INSTRUCTIONS FOR THE TASK
Scan the data, and whenever a line contains "parameter", copy it.
────
==> flow/design.v <==
module fifo_simple #(
  parameter DP = 32,
  parameter DW = 24,
  parameter CUT_READY = 1,
  parameter ZEROOUT_WHENEMPTY = 0
) (
  input               clk,
  input               rst_n,
  input               w_req,
  output              unfull,
  input  [DW-1:0]     data_i,
  input               r_req,
  output              unempty,
  output [DW-1:0]     data_o
);
localparam AW = $clog2(DP);
reg [DW-1:0] mem [0:DP-1];
reg [AW-1:0] wptr;
reg [AW-1:0] rptr;
reg [AW:0]   cnt;
wire do_w = w_req & unfull;
wire do_r = r_req & unempty;
assign unfull  = (cnt != DP);
assign unempty = (cnt != 0);
assign data_o  = (ZEROOUT_WHENEMPTY != 0 && !unempty) ? {DW{1'b0}} : mem[rptr];
always @(posedge clk) begin
  if (do_w)
    mem[wptr] <= data_i;
end
always @(posedge clk) begin
  if (!rst_n) begin
    wptr <= 0;
    rptr <= 0;
    cnt  <= 0;
  end else begin
    if (do_w)
      wptr <= (wptr == DP-1) ? {AW{1'b0}} : wptr + 1'b1;
    if (do_r)
      rptr <= (rptr == DP-1) ? {AW{1'b0}} : rptr + 1'b1;
    case ({do_w, do_r})
      2'b10: cnt <= cnt + 1'b1;
      2'b01: cnt <= cnt - 1'b1;
      default: cnt <= cnt;
    endcase
  end
end
endmodule
module axis_1553_decoder #(
    parameter clock_speed = 20000000,
    parameter sample_rate = 2000000,
    parameter bit_slice_offset = 0,
    parameter invert_data = 0,
    parameter sample_select = 0
  ) 
  (
    input   aclk,
    input   arstn,
    input   parity_set,  
    output reg  [15:0]  m_axis_tdata,
    output reg          m_axis_tvalid,
    output reg  [7:0]   m_axis_tuser,
    input               m_axis_tready,
    input       [1:0]   diff
  );
    localparam integer base_1553_clock_rate = 1000000;
    localparam integer samples_per_mhz = sample_rate / base_1553_clock_rate;
    localparam integer cycles_per_mhz = clock_speed / base_1553_clock_rate;
    localparam integer delay_time = cycles_per_mhz * 4;
    localparam integer samples_to_skip = ((cycles_per_mhz > samples_per_mhz) ? cycles_per_mhz / samples_per_mhz : 0);
    localparam integer round_sample_select = ((sample_select == 0) ? samples_to_skip/2 : sample_select % samples_to_skip);
    localparam integer bit_rate_per_mhz = samples_per_mhz;
    localparam integer round_bit_slice_offset = ((cycles_per_mhz > samples_per_mhz) ? ((bit_slice_offset == 0) ? bit_rate_per_mhz/4 : bit_slice_offset % bit_rate_per_mhz) : 0);
    localparam integer sync_pulse_len = bit_rate_per_mhz * 3;
    localparam integer bits_per_trans = 20;
    localparam integer synth_bits_per_trans = (bits_per_trans*bit_rate_per_mhz);
    localparam diff_wait    = 5'h01;
    localparam data_cap     = 5'h03;
    localparam data_reduce  = 5'h07;
    localparam parity_gen   = 5'h0F;
    localparam trans        = 5'h1F;
    localparam error        = 5'h00;
    localparam [sync_pulse_len-1:0]sync_cmd_stat = {{sync_pulse_len/2{1'b0}}, {sync_pulse_len/2{1'b1}}};
    localparam [sync_pulse_len-1:0]sync_data     = {{sync_pulse_len/2{1'b1}}, {sync_pulse_len/2{1'b0}}};
    localparam cmd_data = 3'b010;
    localparam cmd_cmnd = 3'b100;
    localparam [(bit_rate_per_mhz)-1:0]bit_pattern = {{bit_rate_per_mhz/2{1'b1}}, {bit_rate_per_mhz/2{1'b0}}};
    localparam [synth_bits_per_trans-1:0]synth_clk = {bits_per_trans{bit_pattern}};
    integer bit_slice_index;
    reg [synth_bits_per_trans-1:0] reg_data;
    reg parity_bit;
    reg delay_bit;
    reg [4:0]  state;
    reg [15:0] data;
    reg [7:0]  cmd;
    reg [1:0]  p_diff;
    reg [clogb2(samples_to_skip):0]        skip_counter;
    reg [clogb2(delay_time)-1:0]           pause_counter;
    reg [clogb2(synth_bits_per_trans)-1:0] trans_counter;
    always @(posedge aclk) begin
      if(arstn == 1'b0) begin
        pause_counter <= delay_time-1;
      end else begin
        case (state)
          data_cap, diff_wait: begin
            pause_counter <= delay_time-1;
            if(diff[0] == diff[1]) begin
              pause_counter <= pause_counter - 1;
              if(pause_counter == 0) begin
                pause_counter <= 0;
              end
            end
          end
          default:
            pause_counter <= delay_time-1;
        endcase
      end
    end
    always @(posedge aclk) begin
      if(arstn == 1'b0) begin
        m_axis_tdata  <= 0;
        m_axis_tvalid <= 0;
        m_axis_tuser  <= 0;
      end else begin
        m_axis_tdata <= m_axis_tdata;
        m_axis_tvalid<= m_axis_tvalid;
        m_axis_tuser <= m_axis_tuser;
        case (state)
                  trans: begin
            m_axis_tdata  <= data;
            m_axis_tuser  <= cmd;
            m_axis_tvalid <= 1'b1;
          end
                          default: begin
            if(m_axis_tready == 1'b1) begin
              m_axis_tdata  <= 0;
              m_axis_tvalid <= 0;
              m_axis_tuser  <= 0;
            end
          end
          endcase
      end
    end
    always @(posedge aclk) begin
      if(arstn == 1'b0) begin
        state           <= error;
        data            <= 0;
        cmd             <= 0;
        parity_bit      <= 0;
        delay_bit       <= 0;
            end else begin
        case (state)
          diff_wait: begin
            state <= diff_wait;
            cmd           <= 0;
            data          <= 0;
            parity_bit    <= 0;
            delay_bit     <= 0;
            if(pause_counter == 0) begin
              delay_bit <= 1'b1;
            end
            if((diff[0] ^ diff[1]) && (skip_counter == 0)) begin
              state <= data_cap;
            end
          end
          data_cap: begin
            state <= data_cap;
                                if(trans_counter == 0) begin
              if(reg_data[synth_bits_per_trans-1:synth_bits_per_trans-sync_pulse_len] == sync_cmd_stat) begin
                state <= data_reduce;
                cmd[7:5] <= cmd_cmnd;
              end
              if(reg_data[synth_bits_per_trans-1:synth_bits_per_trans-sync_pulse_len] == sync_data) begin
                state <= data_reduce;
                cmd[7:5] <= cmd_data;
              end
            end
                      if(pause_counter == 0) begin
              state <= diff_wait;
              cmd   <= 0;
            end
          end
          data_reduce: begin
            state <= parity_gen;
            for(bit_slice_index = 0; bit_slice_index < 16; bit_slice_index = bit_slice_index + 1) begin
              data[bit_slice_index] <= (invert_data > 0 ? ~reg_data[bit_rate_per_mhz*(bit_slice_index+1)+round_bit_slice_offset] : reg_data[bit_rate_per_mhz*(bit_slice_index+1)+round_bit_slice_offset]);
            end
            parity_bit <= (invert_data > 0 ? ~reg_data[round_bit_slice_offset] : reg_data[round_bit_slice_offset]);
            cmd[1] <= (invert_data > 0 ? 1'b1 : 1'b0);
            cmd[2] <= delay_bit;
          end
          parity_gen: begin
            state <= trans;
            cmd[0] <= ~(~(^data) ^ parity_bit ^ parity_set);
          end
          trans:
            state <= diff_wait;
          default:
            state <= diff_wait;
        endcase
      end
    end
    always @(posedge aclk) begin
      if(arstn == 1'b0) begin
        p_diff        <= 2'b11;
        skip_counter  <= 0;
      end else begin
        p_diff <= diff;
        case (state)
          diff_wait, data_cap: begin
            skip_counter <= (samples_to_skip == 0 ? 0 : (skip_counter + 1) % samples_to_skip);          if((state == diff_wait) && (diff[0] == diff[1])) begin
              skip_counter <= skip_counter;
            end
            if((pause_counter == 0) && (diff[0] == diff[1])) begin
              skip_counter <= 0;
            end
            if((p_diff[0] == 0) && (diff[0] == 1)) begin
              skip_counter <= 0;
            end
            if((p_diff[1] == 0) && (diff[1] == 1)) begin
              skip_counter <= 0;
            end
          end
          error: begin
            p_diff        <= 2'b11;
            skip_counter  <= 0;
          end
          default: begin
            skip_counter <= (samples_to_skip == 0 ? 0 : (skip_counter + 1) % samples_to_skip);
          end
        endcase
      end
    end
      always @(posedge aclk) begin
      if(arstn == 1'b0) begin
        reg_data      <= synth_clk;
        trans_counter <= synth_bits_per_trans-1;
      end else begin
        case (state)
                  data_cap: begin
            if(skip_counter == round_sample_select) begin
              reg_data <= {reg_data[synth_bits_per_trans-2:0], p_diff[0]};
              trans_counter <= trans_counter - 1;
            end
            if((pause_counter == 0) && (diff[0] == diff[1])) begin
              reg_data <= synth_clk;
            end
            if(trans_counter == 0) begin
              trans_counter <= 0;
            end
          end
          trans: begin
            reg_data      <= synth_clk;
            trans_counter <= synth_bits_per_trans-1;
          end
          error: begin
            reg_data      <= synth_clk;
            trans_counter <= synth_bits_per_trans-1;
          end
          default: begin
            trans_counter <= synth_bits_per_trans-1;
          end
        endcase
      end
    end
    function integer clogb2;
      input [31:0] value;
      begin
          value = value - 1;
          for (clogb2 = 0; value > 0; clogb2 = clogb2 + 1) begin
              value = value >> 1;
          end
      end
    endfunction
endmodule
module axis_1553_encoder #(
    parameter clock_speed = 2000000,
    parameter sample_rate = 2000000
) 
(
    input aclk,
    input arstn,
    input parity_set,  
    input   [15:0]  s_axis_tdata,
    input           s_axis_tvalid,
    input   [7:0]   s_axis_tuser,
    output          s_axis_tready,
    output  reg [1:0]   diff,
    output  reg         en_diff
);
    localparam integer base_1553_clock_rate = 1000000;
    localparam integer samples_per_mhz = sample_rate / base_1553_clock_rate;
    localparam integer cycles_per_mhz = clock_speed / base_1553_clock_rate;
    localparam integer samples_to_skip = ((cycles_per_mhz > samples_per_mhz) ? cycles_per_mhz / samples_per_mhz - 1 : 0); 
    localparam integer bit_rate_per_mhz = samples_per_mhz;
    localparam integer delay_time = cycles_per_mhz * 4;
    localparam integer sync_pulse_len = bit_rate_per_mhz * 3;
    localparam integer bits_per_trans = 20;
    localparam integer synth_bits_per_trans = (bits_per_trans*bit_rate_per_mhz);
    localparam [(bit_rate_per_mhz)-1:0]bit_pattern = {{bit_rate_per_mhz/2{1'b1}}, {bit_rate_per_mhz/2{1'b0}}};
    localparam [synth_bits_per_trans-1:0]synth_clk = {bits_per_trans{bit_pattern}};
    localparam data_cap     = 3'd1;
    localparam data_invert  = 3'd2;
    localparam parity_gen   = 3'd3;
    localparam process_data = 4;
    localparam pause_ck     = 3'd5;
    localparam trans        = 3'd6;
    localparam error        = 3'd0;
    localparam [sync_pulse_len-1:0]sync_cmd_stat = {{sync_pulse_len/2{1'b0}}, {sync_pulse_len/2{1'b1}}};
    localparam [sync_pulse_len-1:0]sync_data     = {{sync_pulse_len/2{1'b1}}, {sync_pulse_len/2{1'b0}}};
    localparam cmd_data = 3'b010;
    localparam cmd_cmnd = 3'b100;
    localparam enable_diff_output = 1'b1;
    integer xor_index;
    integer cycle_index;
    reg [synth_bits_per_trans-1:0]reg_data;
    reg parity_bit;
    reg [2:0]  state;
    reg [15:0] data;
    reg [15:0] r_data;
    reg [7:0]  cmd;
    reg [clogb2(samples_to_skip):0]         skip_counter;
    reg [clogb2(delay_time)-1:0]            pause_counter;
    reg [clogb2(synth_bits_per_trans)-1:0]  trans_counter;
    reg [clogb2(synth_bits_per_trans)-1:0]  prev_trans_counter;
    assign s_axis_tready = (state == data_cap ? arstn : 0);
    always @(posedge aclk) begin
      if(arstn == 1'b0) begin
        pause_counter <= delay_time-1;
      end else begin
        case (state)
          trans:
            pause_counter <= delay_time-1;
          default: begin
            pause_counter <= pause_counter - 1;
            if(pause_counter == 0) begin
              pause_counter <= 0;
            end
          end
        endcase
      end
    end
    always @(posedge aclk) begin
      if(arstn == 1'b0) begin
        data        <= 0;
        cmd         <= 0;
      end else begin
        case (state)
          data_cap: begin
            if(s_axis_tvalid == 1'b1) begin
              data <= s_axis_tdata;
              cmd  <= s_axis_tuser;
            end
          end
          trans: begin
            data <= 0;
            cmd  <= 0;
          end
          default:begin
            data <= data;
            cmd  <= cmd;
          end
        endcase
      end
    end
    always @(posedge aclk) begin
      if(arstn == 1'b0) begin
        state       <= error;
        parity_bit  <= 0;
        reg_data    <= synth_clk;
      end else begin
        case (state)
          data_cap: begin
            state <= data_cap;
            reg_data <= synth_clk;
            parity_bit <= 0;
            r_data     <= 0;
            if(s_axis_tvalid == 1'b1) begin
              state <= data_invert;
            end
          end
          data_invert: begin
            state <= parity_gen;
            r_data <= data;
            if(cmd[1] == 1'b1) begin
              r_data <= ~data;
            end
          end
          parity_gen: begin
            state <= process_data;
            parity_bit <= (^r_data) ^ parity_set;
          end
          process_data: begin
            state <= pause_ck;
            if(cmd[2] == 1'b0) begin
                state <= trans;
            end
            case (cmd[7:5])
              cmd_data:
                reg_data[synth_bits_per_trans-1:synth_bits_per_trans-sync_pulse_len] <= sync_data;
              cmd_cmnd:
                reg_data[synth_bits_per_trans-1:synth_bits_per_trans-sync_pulse_len] <= sync_cmd_stat;
              default:
                reg_data[synth_bits_per_trans-1:synth_bits_per_trans-sync_pulse_len] <= 0;
            endcase
            reg_data[bit_rate_per_mhz-1:0] <= reg_data[bit_rate_per_mhz-1:0] ^ {bit_rate_per_mhz{parity_bit}} ^ {bit_rate_per_mhz{cmd[0]}};
            for(xor_index = 0; xor_index < 16; xor_index = xor_index + 1) begin
              for(cycle_index = (bit_rate_per_mhz*xor_index)+(bit_rate_per_mhz); cycle_index < (bit_rate_per_mhz*xor_index)+(bit_rate_per_mhz*2); cycle_index = cycle_index + 1)
                reg_data[cycle_index] <= reg_data[cycle_index] ^ r_data[xor_index];
            end
          end
          pause_ck: begin
            state <= pause_ck;
            if(pause_counter == 0) begin
              state <= trans;
            end
          end
          trans: begin
            state <= trans;
            if((trans_counter == 0) && (prev_trans_counter == 0) && (skip_counter == samples_to_skip)) begin
              state <= data_cap;
            end
          end
          default:
            state <= data_cap;
        endcase
      end
    end
    always @(posedge aclk) begin
      if(arstn == 1'b0) begin
        diff                <= 0;
        en_diff             <= ~enable_diff_output;
        trans_counter       <= synth_bits_per_trans-1;
        prev_trans_counter  <= synth_bits_per_trans-1;
      end 
      else begin
        prev_trans_counter <= trans_counter;
        case (state)
          trans: begin
            skip_counter <= skip_counter + 1;
            en_diff <= enable_diff_output;
            diff[0] <= reg_data[trans_counter];
            diff[1] <= ~reg_data[trans_counter];
            if(skip_counter == samples_to_skip) begin
              trans_counter <= trans_counter - 1;
              skip_counter <= 0;
            end
                      if(trans_counter == 0) begin
              trans_counter <= 0;
            end
          end
          default: begin
                      diff                <= 0;
            skip_counter        <= 0;
            en_diff             <= ~enable_diff_output;
            trans_counter       <= synth_bits_per_trans-1;
            prev_trans_counter  <= synth_bits_per_trans-1;
          end
          endcase
      end
    end
    function integer clogb2;
      input [31:0] value;
      begin
          value = value - 1;
          for (clogb2 = 0; value > 0; clogb2 = clogb2 + 1) begin
              value = value >> 1;
          end
      end
    endfunction
endmodule
module Core_1553B
(
  input clk,
  input rst_n,
  input parity_set,
  input  r_fifo_rd,
  output r_fifo_unempty,
  output [23:0] r_fifo_data,
  input  w_fifo_wd,
  output w_fifo_unfull,
  input  [23:0] w_fifo_data,
  input  [1:0] rx_1553,
  output [1:0] tx_1553,
  output en_tx_1553
);
wire [15:0]   m1553_decoder_data;
wire          m1553_decoder_valid;
wire [ 7:0]   m1553_decoder_user;
wire          m1553_decoder_ready;
wire [15:0]   m1553_encoder_data;
wire          m1553_encoder_valid;
wire [ 7:0]   m1553_encoder_user;
wire          m1553_encoder_ready;
axis_1553_decoder mil1553_decoder (
  .aclk(clk),
  .arstn(rst_n),
  .parity_set   (parity_set),
  .m_axis_tdata(m1553_decoder_data),
  .m_axis_tvalid(m1553_decoder_valid),
  .m_axis_tuser(m1553_decoder_user),
  .m_axis_tready(m1553_decoder_ready),
  .diff(rx_1553)
);
fifo_simple #(
  .DP           (32),
  .DW           (16+8),
  .CUT_READY    (1),
  .ZEROOUT_WHENEMPTY  (0)
) decoder_fifo (
  .clk        (clk),
  .rst_n      (rst_n),
  .w_req      (m1553_decoder_valid),
  .unfull     (m1553_decoder_ready),
  .data_i     ({m1553_decoder_user, m1553_decoder_data}),
  .r_req      (r_fifo_rd),
  .unempty    (r_fifo_unempty),
  .data_o     (r_fifo_data)
);
axis_1553_encoder mil1553_encoder (
  .aclk(clk),
  .arstn(rst_n),
  .parity_set   (parity_set),
  .s_axis_tdata(m1553_encoder_data),
  .s_axis_tvalid(m1553_encoder_valid),
  .s_axis_tuser(m1553_encoder_user),
  .s_axis_tready(m1553_encoder_ready),
  .diff(tx_1553),
  .en_diff(en_tx_1553)
);
fifo_simple #(
  .DP           (32),
  .DW           (16+8),
  .CUT_READY    (1),
  .ZEROOUT_WHENEMPTY  (0)
) encoder_fifo (
  .clk        (clk),
  .rst_n      (rst_n),
  .w_req      (w_fifo_wd),
  .unfull     (w_fifo_unfull),
  .data_i     (w_fifo_data),
  .r_req      (m1553_encoder_ready),
  .unempty    (m1553_encoder_valid),
  .data_o     ({m1553_encoder_user, m1553_encoder_data})
);
endmodule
────
COMPLETED EXERCISE
  parameter DP = 32,
  parameter DW = 24,
  parameter CUT_READY = 1,
  parameter ZEROOUT_WHENEMPTY = 0
    parameter clock_speed = 20000000,
    parameter sample_rate = 2000000,
    parameter bit_slice_offset = 0,
    parameter invert_data = 0,
    parameter sample_select = 0
    parameter clock_speed = 2000000,
    parameter sample_rate = 2000000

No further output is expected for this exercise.